===== Recorded information
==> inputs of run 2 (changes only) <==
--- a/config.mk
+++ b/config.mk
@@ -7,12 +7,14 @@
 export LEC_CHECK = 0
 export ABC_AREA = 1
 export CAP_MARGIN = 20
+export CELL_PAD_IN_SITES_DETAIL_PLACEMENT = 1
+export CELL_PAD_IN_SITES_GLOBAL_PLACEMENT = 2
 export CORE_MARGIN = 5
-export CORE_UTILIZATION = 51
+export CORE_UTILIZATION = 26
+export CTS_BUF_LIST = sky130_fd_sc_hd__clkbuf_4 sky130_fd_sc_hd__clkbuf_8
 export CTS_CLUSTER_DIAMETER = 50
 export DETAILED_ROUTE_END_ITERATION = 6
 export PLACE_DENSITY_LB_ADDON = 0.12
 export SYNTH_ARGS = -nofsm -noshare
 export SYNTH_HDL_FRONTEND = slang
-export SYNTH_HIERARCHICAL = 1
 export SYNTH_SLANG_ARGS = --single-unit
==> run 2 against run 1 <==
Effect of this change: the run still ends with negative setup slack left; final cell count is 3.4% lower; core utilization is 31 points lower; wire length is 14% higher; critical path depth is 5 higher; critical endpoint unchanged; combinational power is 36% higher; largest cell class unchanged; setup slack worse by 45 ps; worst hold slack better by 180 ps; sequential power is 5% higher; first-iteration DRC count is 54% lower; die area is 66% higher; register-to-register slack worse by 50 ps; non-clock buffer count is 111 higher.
===== src/rtl/matrix_stream_loader.sv =====
// rtl/matrix_stream_loader.sv - validates a matrix header and forwards rows*cols elements to storage
module matrix_stream_loader
    import matrix_loader_pkg::*;
#(
    parameter int DATA_WIDTH     = 32,
    parameter int MAX_ELEMS      = 1024,
    parameter int TIMEOUT_CYCLES = 4096
) (
    input  logic                 clk,
    input  logic                 rst,
    matrix_stream_loader_if.slave bus
);

    localparam int                    TO_W      = $clog2(TIMEOUT_CYCLES + 1);
    localparam logic [ELEM_CNT_W-1:0] MAX_TOTAL = ELEM_CNT_W'(MAX_ELEMS);
    localparam logic [TO_W-1:0]       TO_LAST   = TO_W'(TIMEOUT_CYCLES - 1);

    loader_state_e         state_q, state_d;
    logic [ELEM_CNT_W-1:0] total_q, total_d;
    logic [ELEM_CNT_W-1:0] elem_cnt_q, elem_cnt_d;
    logic [TO_W-1:0]       timeout_cnt_q, timeout_cnt_d;
    logic [2:0]            id_q, id_d;
    logic [7:0]            rows_q, rows_d;
    logic [7:0]            cols_q, cols_d;
    logic [63:0]           name_q, name_d;
    logic [DATA_WIDTH-1:0] wdata_q, wdata_d;
    logic                  wvalid_q, wvalid_d;
    logic                  wreq_q, wreq_d;
    logic                  s_ready_q, s_ready_d;
    logic                  done_q, done_d;
    logic                  error_q, error_d;
    logic [1:0]            err_code_q, err_code_d;
    logic [ELEM_CNT_W-1:0] dims_product;
    logic                  accept;

    assign dims_product = ELEM_CNT_W'(rows_q) * ELEM_CNT_W'(cols_q);
    assign accept       = s_ready_q & bus.s_valid;

    always_comb begin
        state_d       = state_q;
        total_d       = total_q;
        elem_cnt_d    = elem_cnt_q;
        timeout_cnt_d = timeout_cnt_q;
        id_d          = id_q;
        rows_d        = rows_q;
        cols_d        = cols_q;
        name_d        = name_q;
        wdata_d       = wdata_q;
        err_code_d    = err_code_q;
        wvalid_d      = 1'b0;
        wreq_d        = 1'b0;
        s_ready_d     = 1'b0;
        done_d        = 1'b0;
        error_d       = 1'b0;

        case (state_q)
            IDLE: begin
                if (bus.start) begin
                    id_d          = bus.matrix_id;
                    rows_d        = bus.rows;
                    cols_d        = bus.cols;
                    name_d        = bus.matrix_name;
                    err_code_d    = ERR_NONE;
                    elem_cnt_d    = '0;
                    timeout_cnt_d = '0;
                    state_d       = CHECK;
                end
            end
            CHECK: begin
                total_d = dims_product;
                if (rows_q == 8'd0 || cols_q == 8'd0 || dims_product > MAX_TOTAL) begin
                    error_d    = 1'b1;
                    err_code_d = ERR_DIMS;
                    state_d    = IDLE;
                end else begin
                    state_d = REQ;
                end
            end
            REQ: begin
                if (bus.writer_ready) begin
                    wreq_d    = 1'b1;
                    s_ready_d = 1'b1;
                    state_d   = STREAM;
                end
            end
            STREAM: begin
                // Completion before our final beat is on the bus is always premature.
                if (bus.write_done) begin
                    error_d    = 1'b1;
                    err_code_d = ERR_EARLY;
                    state_d    = IDLE;
                end else begin
                    if (accept) begin
                        wdata_d    = bus.s_data;
                        wvalid_d   = 1'b1;
                        elem_cnt_d = elem_cnt_q + ELEM_CNT_W'(1);
                    end
                    if (elem_cnt_d == total_q) begin
                        timeout_cnt_d = '0;
                        state_d       = WAIT_DONE;
                    end else begin
                        s_ready_d = 1'b1;
                    end
                end
            end
            WAIT_DONE: begin
                if (bus.write_done) begin
                    done_d  = 1'b1;
                    state_d = IDLE;
                end else if (timeout_cnt_q == TO_LAST) begin
                    error_d    = 1'b1;
                    err_code_d = ERR_TIMEOUT;
                    state_d    = IDLE;
                end else begin
                    timeout_cnt_d = timeout_cnt_q + TO_W'(1);
                end
            end
            default: state_d = IDLE;
        endcase
    end

    always_ff @(posedge clk or posedge rst) begin
        if (rst) begin
            state_q       <= IDLE;
            total_q       <= '0;
            elem_cnt_q    <= '0;
            timeout_cnt_q <= '0;
            id_q          <= '0;
            rows_q        <= '0;
            cols_q        <= '0;
            name_q        <= '0;
            wdata_q       <= '0;
            wvalid_q      <= 1'b0;
            wreq_q        <= 1'b0;
            s_ready_q     <= 1'b0;
            done_q        <= 1'b0;
            error_q       <= 1'b0;
            err_code_q    <= ERR_NONE;
        end else begin
            state_q       <= state_d;
            total_q       <= total_d;
            elem_cnt_q    <= elem_cnt_d;
            timeout_cnt_q <= timeout_cnt_d;
            id_q          <= id_d;
            rows_q        <= rows_d;
            cols_q        <= cols_d;
            name_q        <= name_d;
            wdata_q       <= wdata_d;
            wvalid_q      <= wvalid_d;
            wreq_q        <= wreq_d;
            s_ready_q     <= s_ready_d;
            done_q        <= done_d;
            error_q       <= error_d;
            err_code_q    <= err_code_d;
        end
    end

    assign bus.busy              = (state_q != IDLE);
    assign bus.s_ready           = s_ready_q;
    assign bus.done              = done_q;
    assign bus.error             = error_q;
    assign bus.err_code          = err_code_q;
    assign bus.write_req         = wreq_q;
    assign bus.write_matrix_id   = id_q;
    assign bus.write_rows        = rows_q;
    assign bus.write_cols        = cols_q;
    assign bus.write_matrix_name = name_q;
    assign bus.write_data_in     = wdata_q;
    assign bus.write_data_valid  = wvalid_q;

endmodule
[src/rtl/ifu_fetch_ctrl.sv]
// rvseed instruction fetch unit: PC owner, in-order fetch issue,
// instruction buffer and redirect flush with stale-response drop.
//
// Ports:
//   clk, rst_n          clock / async active-low reset
//   imem_req_*          fetch request (vld/rdy/addr)
//   imem_rsp_*          in-order response (vld/data), always accepted
//   ifu2idu_*           buffer head to IDU (en/pc/inst)
//   idu2ifu_stall       IDU holds the head
//   exu2ifu_*           branch/jump redirect and target
//   ifu_misalign_err    sticky misaligned-target error
//
// Optional feature macro: IFU_MISALIGN_CHK_EN (misaligned target
// sets a sticky error and halts fetch; otherwise target[1:0] is forced 0).

`ifndef CPU_WIDTH
`define CPU_WIDTH 32
`endif

module ifu_fetch_ctrl #(
  parameter logic [`CPU_WIDTH-1:0] RESET_PC   = '0,
  parameter int                    FIFO_DEPTH = 4
) (
  input  logic                  clk,
  input  logic                  rst_n,
  output logic                  imem_req_vld,
  input  logic                  imem_req_rdy,
  output logic [`CPU_WIDTH-1:0] imem_req_addr,
  input  logic                  imem_rsp_vld,
  input  logic [`CPU_WIDTH-1:0] imem_rsp_data,
  output logic                  ifu2idu_en,
  output logic [`CPU_WIDTH-1:0] ifu2idu_pc,
  output logic [`CPU_WIDTH-1:0] ifu2idu_inst,
  input  logic                  idu2ifu_stall,
  input  logic                  exu2ifu_branch_en,
  input  logic                  exu2ifu_jump_en,
  input  logic [`CPU_WIDTH-1:0] exu2ifu_target,
  output logic                  ifu_misalign_err
);

  localparam int W  = `CPU_WIDTH;
  localparam int AW = $clog2(FIFO_DEPTH);
  localparam int CW = AW + 1;

  logic [W-1:0]  pc_q, pc_d;
  logic [W-1:0]  fpc_q   [FIFO_DEPTH];
  logic [W-1:0]  finst_q [FIFO_DEPTH];
  logic [W-1:0]  ppc_q   [FIFO_DEPTH];
  logic [AW-1:0] fwr_q, fwr_d, frd_q, frd_d;
  logic [AW-1:0] pwr_q, pwr_d, prd_q, prd_d;
  logic [CW-1:0] fcnt_q, fcnt_d;
  logic [CW-1:0] out_q, out_d;
  logic [CW-1:0] drop_q, drop_d;

  logic          redirect;
  logic [W-1:0]  tgt;
  logic          halted;
  logic [CW+1:0] used;
  logic          credit;
  logic          hs;
  logic          rsp_keep;
  logic          pop;

  assign redirect = exu2ifu_branch_en | exu2ifu_jump_en;

`ifdef IFU_MISALIGN_CHK_EN
  logic halt_q, halt_d;
  logic err_q, err_d;
  logic mis;

  assign tgt    = exu2ifu_target;
  assign mis    = |exu2ifu_target[1:0];
  assign halted = halt_q;
  assign ifu_misalign_err = err_q;

  always_comb begin
    halt_d = halt_q;
    err_d  = err_q;
    if (redirect && mis) begin
      halt_d = 1'b1;
      err_d  = 1'b1;
    end
  end

  always_ff @(posedge clk or negedge rst_n) begin
    if (!rst_n) begin
      halt_q <= 1'b0;
      err_q  <= 1'b0;
    end else begin
      halt_q <= halt_d;
      err_q  <= err_d;
    end
  end
`else
  logic unused_tgt_lsb;

  assign unused_tgt_lsb   = ^exu2ifu_target[1:0];
  assign tgt              = {exu2ifu_target[W-1:2], 2'b00};
  assign halted           = 1'b0;
  assign ifu_misalign_err = 1'b0;
`endif

  // Every slot is reserved from request until pop or drop,
  // so the buffer can never overflow.
  assign used   = {2'b00, out_q}
                + {2'b00, drop_q}
                + {2'b00, fcnt_q};
  assign credit = used < (CW+2)'(FIFO_DEPTH);

  assign imem_req_vld  = rst_n & ~redirect
                       & ~halted & credit;
  assign imem_req_addr = pc_q;

  assign hs       = imem_req_vld & imem_req_rdy;
  assign rsp_keep = imem_rsp_vld & ~redirect
                  & (drop_q == '0);

  assign ifu2idu_en   = fcnt_q != '0;
  assign ifu2idu_pc   = fpc_q[frd_q];
  assign ifu2idu_inst = finst_q[frd_q];

  assign pop = ifu2idu_en & ~idu2ifu_stall;

  always_comb begin
    pc_d   = pc_q;
    fwr_d  = fwr_q;
    frd_d  = frd_q;
    pwr_d  = pwr_q;
    prd_d  = prd_q;
    fcnt_d = fcnt_q;
    out_d  = out_q;
    drop_d = drop_q;
    if (redirect) begin
      pc_d   = tgt;
      fwr_d  = '0;
      frd_d  = '0;
      pwr_d  = '0;
      prd_d  = '0;
      fcnt_d = '0;
      out_d  = '0;
      // A response this cycle retires either a dropped
      // or an outstanding request; both are now stale.
      drop_d = drop_q + out_q
             - CW'(imem_rsp_vld);
    end else begin
      if (hs) begin
        pc_d  = pc_q + W'(4);
        pwr_d = pwr_q + 1'b1;
      end
      if (imem_rsp_vld) begin
        if (drop_q != '0) begin
          drop_d = drop_q - 1'b1;
        end else begin
          fwr_d = fwr_q + 1'b1;
          prd_d = prd_q + 1'b1;
        end
      end
      if (pop) begin
        frd_d = frd_q + 1'b1;
      end
      out_d  = out_q + CW'(hs)
             - CW'(rsp_keep);
      fcnt_d = fcnt_q + CW'(rsp_keep)
             - CW'(pop);
    end
  end

  always_ff @(posedge clk or negedge rst_n) begin
    if (!rst_n) begin
      pc_q   <= RESET_PC;
      fwr_q  <= '0;
      frd_q  <= '0;
      pwr_q  <= '0;
      prd_q  <= '0;
      fcnt_q <= '0;
      out_q  <= '0;
      drop_q <= '0;
    end else begin
      pc_q   <= pc_d;
      fwr_q  <= fwr_d;
      frd_q  <= frd_d;
      pwr_q  <= pwr_d;
      prd_q  <= prd_d;
      fcnt_q <= fcnt_d;
      out_q  <= out_d;
      drop_q <= drop_d;
    end
  end

  always_ff @(posedge clk or negedge rst_n) begin
    if (!rst_n) begin
      for (int i = 0; i < FIFO_DEPTH; i++) begin
        fpc_q[i]   <= '0;
        finst_q[i] <= '0;
        ppc_q[i]   <= '0;
      end
    end else begin
      if (hs) begin
        ppc_q[pwr_q] <= pc_q;
      end
      if (rsp_keep) begin
        fpc_q[fwr_q]   <= ppc_q[prd_q];
        finst_q[fwr_q] <= imem_rsp_data;
      end
    end
  end

endmodule
**config.mk**
```make
export PLATFORM = sky130hd
export DESIGN_NAME = uart_tx_arbiter
export DESIGN_NICKNAME = d
export VERILOG_FILES = /design/src/rtl/uart_tx_arbiter_pkg.sv /design/src/rtl/uart_tx_arbiter_tx_slot.sv /design/src/rtl/uart_tx_arbiter.sv
export SDC_FILE = /design/constraint.sdc
export NUM_CORES = 1
export LEC_CHECK = 0
export ABC_AREA = 0
export CAP_MARGIN = 30
export CELL_PAD_IN_SITES_DETAIL_PLACEMENT = 2
export CELL_PAD_IN_SITES_GLOBAL_PLACEMENT = 2
export CORE_MARGIN = 2
export CORE_UTILIZATION = 30
export CTS_CLUSTER_DIAMETER = 100
export DETAILED_ROUTE_END_ITERATION = 10
export PLACE_DENSITY_LB_ADDON = 0.1
export SETUP_SLACK_MARGIN = 0.2
export SLEW_MARGIN = 10
export SYNTH_ARGS = -nofsm -noshare
export SYNTH_HDL_FRONTEND = slang
export SYNTH_SLANG_ARGS = --single-unit
```
**constraint.sdc**
```tcl
create_clock -name clk -period 2.42 [get_ports clk]
set_clock_uncertainty 0.2 [all_clocks]
set_input_delay 0.726 -clock clk [delete_from_list [all_inputs] [get_ports clk]]
set_output_delay 0.726 -clock clk [all_outputs]
set_load 0.05 [all_outputs]
```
==========
# What the task asks:
The answer is each line in which the word "response" occurs, copied from the material above.

# Finished task:
// instruction buffer and redirect flush with stale-response drop.
//   imem_rsp_*          in-order response (vld/data), always accepted
      // A response this cycle retires either a dropped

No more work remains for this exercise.